Now, however, a group of politically active consultants are arguing that the issue is far more systemic than believed. DHOB, an independent consulting firm, released a statement on Tuesday morning drawing attention to a quirk in Hotmail's editing system that, they warn, could subconsciously be perpetuating the Obama-is-a-Muslim rumor.
According to Bill Hillsman, a partner at the firm, under Hotmail's system, if a user has the word Obama in his or her email, and then clicks the spell check button, the top suggested item that comes up is Osama -- as in, the leader of al Qaeda. This does hold not true for any other popular web email services, such as GMail, AOL, or Yahoo, which either don't offer replacement suggestions or suggest something other than Osama (like "Alabama").
"If there are undecided voters who are emailing things back and forth with other people, it could be a happening now or even this October, how many times are they going to see this mistake?" said Hillsman. "Over time these associations are made, and it is probably not to the benefit of Obama."
Noting that Hotmail is the most widely used of the email services, and that its clientèle tend to be young and/or independent minded, Hillsman equates the spell-check discovery to a car driver buzzing by the same billboard multiple times a week.
"The real issue here is, what damage has been done?" he says. "The Obama campaign has been contending with problems like this for months, such as negative associations with Obama's middle name [Hussein] and the false rumor that he is a Muslim. Hotmail is the world's largest free email program. Imagine the millions of false impressions this error must have created since Obama has been running for president."

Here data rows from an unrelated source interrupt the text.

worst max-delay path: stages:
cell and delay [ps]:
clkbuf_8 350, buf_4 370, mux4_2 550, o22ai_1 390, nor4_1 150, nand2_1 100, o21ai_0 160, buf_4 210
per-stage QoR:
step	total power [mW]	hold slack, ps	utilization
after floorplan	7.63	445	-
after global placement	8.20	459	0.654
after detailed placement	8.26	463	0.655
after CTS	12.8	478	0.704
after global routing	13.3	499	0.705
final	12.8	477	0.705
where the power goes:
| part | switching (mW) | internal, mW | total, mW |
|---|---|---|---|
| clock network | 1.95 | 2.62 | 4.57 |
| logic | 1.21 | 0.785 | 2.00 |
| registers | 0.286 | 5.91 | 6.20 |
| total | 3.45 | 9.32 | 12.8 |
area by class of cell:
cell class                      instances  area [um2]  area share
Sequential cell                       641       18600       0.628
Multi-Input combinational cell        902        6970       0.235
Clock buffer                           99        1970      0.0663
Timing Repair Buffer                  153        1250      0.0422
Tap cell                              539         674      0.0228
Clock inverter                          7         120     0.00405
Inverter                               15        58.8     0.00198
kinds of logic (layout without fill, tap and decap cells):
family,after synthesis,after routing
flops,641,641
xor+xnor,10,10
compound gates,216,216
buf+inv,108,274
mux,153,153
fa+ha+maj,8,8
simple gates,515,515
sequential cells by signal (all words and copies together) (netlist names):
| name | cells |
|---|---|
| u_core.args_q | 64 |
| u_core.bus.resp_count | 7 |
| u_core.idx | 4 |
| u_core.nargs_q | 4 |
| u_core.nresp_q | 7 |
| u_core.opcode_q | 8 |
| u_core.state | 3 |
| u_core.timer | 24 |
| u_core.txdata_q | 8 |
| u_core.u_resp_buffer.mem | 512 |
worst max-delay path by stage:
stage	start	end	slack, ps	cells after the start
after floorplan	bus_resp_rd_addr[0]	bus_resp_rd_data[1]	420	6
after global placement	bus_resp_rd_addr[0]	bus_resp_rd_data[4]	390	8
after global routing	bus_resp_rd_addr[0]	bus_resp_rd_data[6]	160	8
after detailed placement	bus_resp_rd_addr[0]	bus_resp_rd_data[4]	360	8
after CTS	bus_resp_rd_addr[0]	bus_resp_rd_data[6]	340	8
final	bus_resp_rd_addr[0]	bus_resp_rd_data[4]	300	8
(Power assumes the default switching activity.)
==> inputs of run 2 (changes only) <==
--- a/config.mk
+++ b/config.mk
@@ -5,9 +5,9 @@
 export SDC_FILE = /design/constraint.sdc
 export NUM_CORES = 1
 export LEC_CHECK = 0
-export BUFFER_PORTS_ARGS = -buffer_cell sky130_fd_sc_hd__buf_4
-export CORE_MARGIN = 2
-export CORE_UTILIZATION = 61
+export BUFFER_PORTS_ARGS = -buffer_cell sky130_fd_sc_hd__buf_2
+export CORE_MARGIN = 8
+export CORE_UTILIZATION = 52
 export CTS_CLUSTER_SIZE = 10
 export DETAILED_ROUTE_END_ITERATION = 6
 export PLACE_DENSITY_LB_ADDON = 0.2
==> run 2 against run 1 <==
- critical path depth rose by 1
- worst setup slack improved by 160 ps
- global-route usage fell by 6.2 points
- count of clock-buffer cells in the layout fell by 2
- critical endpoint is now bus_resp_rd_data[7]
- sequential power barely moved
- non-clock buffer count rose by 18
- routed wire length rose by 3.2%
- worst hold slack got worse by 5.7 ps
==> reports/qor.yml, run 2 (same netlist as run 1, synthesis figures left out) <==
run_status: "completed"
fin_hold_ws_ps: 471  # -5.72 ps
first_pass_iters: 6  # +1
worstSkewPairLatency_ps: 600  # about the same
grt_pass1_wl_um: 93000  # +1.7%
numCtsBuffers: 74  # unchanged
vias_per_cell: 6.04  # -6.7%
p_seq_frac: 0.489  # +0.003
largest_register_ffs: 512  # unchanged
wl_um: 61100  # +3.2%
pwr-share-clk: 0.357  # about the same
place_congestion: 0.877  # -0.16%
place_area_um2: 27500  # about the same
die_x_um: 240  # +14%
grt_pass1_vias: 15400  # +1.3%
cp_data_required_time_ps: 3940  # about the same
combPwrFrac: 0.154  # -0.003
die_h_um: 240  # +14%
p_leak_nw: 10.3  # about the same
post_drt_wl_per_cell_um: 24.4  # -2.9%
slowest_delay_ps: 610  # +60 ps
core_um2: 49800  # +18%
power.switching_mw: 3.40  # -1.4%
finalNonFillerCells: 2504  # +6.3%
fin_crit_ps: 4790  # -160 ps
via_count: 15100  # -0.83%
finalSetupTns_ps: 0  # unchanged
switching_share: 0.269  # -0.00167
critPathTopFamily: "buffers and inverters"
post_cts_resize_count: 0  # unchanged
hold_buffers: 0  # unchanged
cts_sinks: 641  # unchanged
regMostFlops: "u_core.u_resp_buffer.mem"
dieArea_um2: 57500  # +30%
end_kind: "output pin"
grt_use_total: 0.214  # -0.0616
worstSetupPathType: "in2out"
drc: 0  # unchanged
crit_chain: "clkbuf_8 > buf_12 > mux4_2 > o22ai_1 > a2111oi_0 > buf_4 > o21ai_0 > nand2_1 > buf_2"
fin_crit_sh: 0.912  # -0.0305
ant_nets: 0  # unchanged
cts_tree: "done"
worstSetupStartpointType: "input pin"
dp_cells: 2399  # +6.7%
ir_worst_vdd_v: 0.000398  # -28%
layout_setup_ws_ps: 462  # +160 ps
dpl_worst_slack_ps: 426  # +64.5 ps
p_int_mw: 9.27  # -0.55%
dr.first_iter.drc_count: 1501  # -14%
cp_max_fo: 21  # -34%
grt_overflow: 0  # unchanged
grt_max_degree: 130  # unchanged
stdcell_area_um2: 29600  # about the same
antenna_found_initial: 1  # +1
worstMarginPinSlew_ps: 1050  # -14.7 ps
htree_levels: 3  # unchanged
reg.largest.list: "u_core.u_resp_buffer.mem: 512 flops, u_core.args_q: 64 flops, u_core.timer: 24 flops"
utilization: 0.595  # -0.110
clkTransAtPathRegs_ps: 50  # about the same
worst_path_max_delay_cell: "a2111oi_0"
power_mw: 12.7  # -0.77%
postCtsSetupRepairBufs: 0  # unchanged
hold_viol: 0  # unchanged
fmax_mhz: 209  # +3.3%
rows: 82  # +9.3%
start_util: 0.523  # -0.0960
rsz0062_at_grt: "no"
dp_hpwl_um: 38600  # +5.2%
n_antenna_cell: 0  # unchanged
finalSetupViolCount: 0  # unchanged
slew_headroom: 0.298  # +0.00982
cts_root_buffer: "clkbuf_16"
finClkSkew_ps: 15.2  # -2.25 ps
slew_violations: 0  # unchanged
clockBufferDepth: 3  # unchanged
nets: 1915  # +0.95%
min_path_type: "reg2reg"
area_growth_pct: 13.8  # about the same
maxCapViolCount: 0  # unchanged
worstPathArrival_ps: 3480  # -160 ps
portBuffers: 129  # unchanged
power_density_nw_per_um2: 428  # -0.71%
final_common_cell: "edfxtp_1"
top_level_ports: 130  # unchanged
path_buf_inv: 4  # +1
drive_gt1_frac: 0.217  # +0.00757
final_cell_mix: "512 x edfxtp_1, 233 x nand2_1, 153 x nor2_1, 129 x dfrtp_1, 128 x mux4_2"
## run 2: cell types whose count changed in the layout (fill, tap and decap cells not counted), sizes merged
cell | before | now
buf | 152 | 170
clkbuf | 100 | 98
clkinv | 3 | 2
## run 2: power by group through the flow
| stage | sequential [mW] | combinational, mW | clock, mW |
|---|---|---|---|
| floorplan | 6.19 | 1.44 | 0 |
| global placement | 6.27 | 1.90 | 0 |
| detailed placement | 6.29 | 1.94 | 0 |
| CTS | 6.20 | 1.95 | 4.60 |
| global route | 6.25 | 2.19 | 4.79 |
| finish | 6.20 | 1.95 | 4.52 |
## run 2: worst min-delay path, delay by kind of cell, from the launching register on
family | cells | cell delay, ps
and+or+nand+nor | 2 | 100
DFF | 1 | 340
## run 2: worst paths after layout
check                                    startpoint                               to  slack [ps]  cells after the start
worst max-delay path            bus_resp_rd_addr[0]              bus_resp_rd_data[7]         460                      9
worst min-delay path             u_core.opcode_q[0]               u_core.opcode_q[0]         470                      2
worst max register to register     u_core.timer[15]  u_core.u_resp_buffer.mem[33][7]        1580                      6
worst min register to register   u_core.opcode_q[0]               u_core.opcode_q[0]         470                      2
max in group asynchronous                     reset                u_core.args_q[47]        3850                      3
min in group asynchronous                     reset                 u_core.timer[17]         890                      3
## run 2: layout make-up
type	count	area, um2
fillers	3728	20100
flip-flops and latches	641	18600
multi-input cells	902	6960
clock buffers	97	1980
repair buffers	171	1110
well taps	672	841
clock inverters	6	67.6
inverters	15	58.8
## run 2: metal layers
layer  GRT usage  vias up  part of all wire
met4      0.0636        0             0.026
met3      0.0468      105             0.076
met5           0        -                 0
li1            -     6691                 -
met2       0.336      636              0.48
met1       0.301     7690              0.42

There are some worthwhile caveats to Hillsman's theory that even he acknowledges. For starters, a Hotmail user would have to use the spell check function in order to see "Osama" being offered as a replacement for "Obama." There is no indication how many users actually do this. Moreover, most people who email about the Illinois Democrat would likely, it can be presumed, have pre-determined feelings about him and his candidacy. Finally, if the Hotmail user is technologically astute, he or she could simply add Obama's name to the dictionary file, thereby fixing the problem before it has an effect.
But Hillsman counters that enough studies exist to show that unconscious associations, even the most limited, could have an affect on people's buying, voting, or purchasing behaviors.

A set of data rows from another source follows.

--- config.mk ---
export PLATFORM = sky130hd
export DESIGN_NAME = pipe_ctrl
export DESIGN_NICKNAME = d
export VERILOG_FILES = /design/src/rtl/pipe_ctrl.sv
export SDC_FILE = /design/constraint.sdc
export NUM_CORES = 1
export LEC_CHECK = 0
export CORE_AREA = 2 2 95 97
export DETAILED_ROUTE_END_ITERATION = 6
export DIE_AREA = 0 0 97 99
export MAX_ROUTING_LAYER = met4
export PLACE_DENSITY = 0.56
export SETUP_SLACK_MARGIN = 0.02
export SYNTH_ARGS = -nofsm -noshare
export SYNTH_HDL_FRONTEND = slang
export SYNTH_SLANG_ARGS = --single-unit
--- constraint.sdc ---
create_clock -name clk -period 2.6 [get_ports clk]
set_input_delay 0.39 -clock clk [delete_from_list [all_inputs] [get_ports clk]]
set_output_delay 0.39 -clock clk [all_outputs]
set_load 0.05 [all_outputs]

Either way, the DHOB memo underscores a seedy if not important issue that has percolated the political surface throughout the primary season: to what extent will Obama's candidacy be susceptible to misconceptions about his heritage and name. The Senator has often poked fun at the question, noting how difficult it was to have a last name that rhymed with the al Qaeda leader and a middle name that was shared by the former Iraqi dictator. But Obama has taken the issue seriously as well, recently telling a conference at the American Israeli Public Affairs Committee to ignore smear emails that had been circulating about his religion and politics
"A few of you may have gotten them," Obama said. "They're filled with tall tales and dire warnings about a certain candidate for President. And all I want to say is - let me know if you see this guy named Barack Obama, because he sounds pretty frightening."